» ACTIVITY
The lines to copy are those with "hold" in them. Pull each one from the entries below.

Excerpts from a dataset:
──────────
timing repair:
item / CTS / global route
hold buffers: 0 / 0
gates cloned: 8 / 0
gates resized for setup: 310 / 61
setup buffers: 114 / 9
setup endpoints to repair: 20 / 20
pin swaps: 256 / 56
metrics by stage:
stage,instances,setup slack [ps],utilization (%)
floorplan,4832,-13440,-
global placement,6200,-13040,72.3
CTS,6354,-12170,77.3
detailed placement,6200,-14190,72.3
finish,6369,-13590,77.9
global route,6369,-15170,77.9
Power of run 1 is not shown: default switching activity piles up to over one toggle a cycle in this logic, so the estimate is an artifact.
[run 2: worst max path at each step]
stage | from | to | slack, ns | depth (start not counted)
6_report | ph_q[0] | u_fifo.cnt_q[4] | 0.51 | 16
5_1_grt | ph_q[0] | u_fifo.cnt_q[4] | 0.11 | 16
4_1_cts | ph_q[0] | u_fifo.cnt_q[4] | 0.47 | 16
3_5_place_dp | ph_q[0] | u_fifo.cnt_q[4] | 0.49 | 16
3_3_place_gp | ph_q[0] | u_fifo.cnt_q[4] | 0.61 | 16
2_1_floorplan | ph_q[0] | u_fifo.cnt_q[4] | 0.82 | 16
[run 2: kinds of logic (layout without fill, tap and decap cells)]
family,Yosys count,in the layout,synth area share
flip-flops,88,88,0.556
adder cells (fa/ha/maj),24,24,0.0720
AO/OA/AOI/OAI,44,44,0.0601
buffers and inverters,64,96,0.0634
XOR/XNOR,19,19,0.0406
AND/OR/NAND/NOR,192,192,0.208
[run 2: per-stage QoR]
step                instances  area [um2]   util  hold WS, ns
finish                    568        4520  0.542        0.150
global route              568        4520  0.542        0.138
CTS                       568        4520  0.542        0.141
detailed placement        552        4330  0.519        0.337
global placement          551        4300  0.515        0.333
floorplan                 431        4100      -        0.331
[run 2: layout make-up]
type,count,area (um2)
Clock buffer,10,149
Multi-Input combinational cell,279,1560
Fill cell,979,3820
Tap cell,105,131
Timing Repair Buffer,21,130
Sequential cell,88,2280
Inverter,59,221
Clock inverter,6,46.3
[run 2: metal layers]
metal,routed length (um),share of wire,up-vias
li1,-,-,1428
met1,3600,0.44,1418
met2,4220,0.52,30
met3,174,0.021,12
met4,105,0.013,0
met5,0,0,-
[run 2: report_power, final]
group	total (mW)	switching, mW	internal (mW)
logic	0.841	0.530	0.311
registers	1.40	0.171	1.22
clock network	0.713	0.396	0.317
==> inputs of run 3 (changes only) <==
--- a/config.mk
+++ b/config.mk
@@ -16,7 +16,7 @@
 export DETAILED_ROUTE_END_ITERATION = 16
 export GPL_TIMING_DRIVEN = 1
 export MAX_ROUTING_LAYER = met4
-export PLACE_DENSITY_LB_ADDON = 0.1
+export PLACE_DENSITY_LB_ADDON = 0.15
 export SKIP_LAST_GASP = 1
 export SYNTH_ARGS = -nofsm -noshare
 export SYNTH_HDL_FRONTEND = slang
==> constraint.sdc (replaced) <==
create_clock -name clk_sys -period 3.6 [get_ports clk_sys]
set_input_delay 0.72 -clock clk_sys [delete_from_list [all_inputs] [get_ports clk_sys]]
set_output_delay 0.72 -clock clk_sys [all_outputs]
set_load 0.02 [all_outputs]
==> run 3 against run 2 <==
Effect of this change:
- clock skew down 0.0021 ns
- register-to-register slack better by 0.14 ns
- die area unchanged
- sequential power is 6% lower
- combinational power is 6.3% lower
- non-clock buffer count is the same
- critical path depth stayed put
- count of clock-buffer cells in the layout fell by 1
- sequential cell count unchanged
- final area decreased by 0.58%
──────────
» SOLVED PROBLEM
hold buffers: 0 / 0
step                instances  area [um2]   util  hold WS, ns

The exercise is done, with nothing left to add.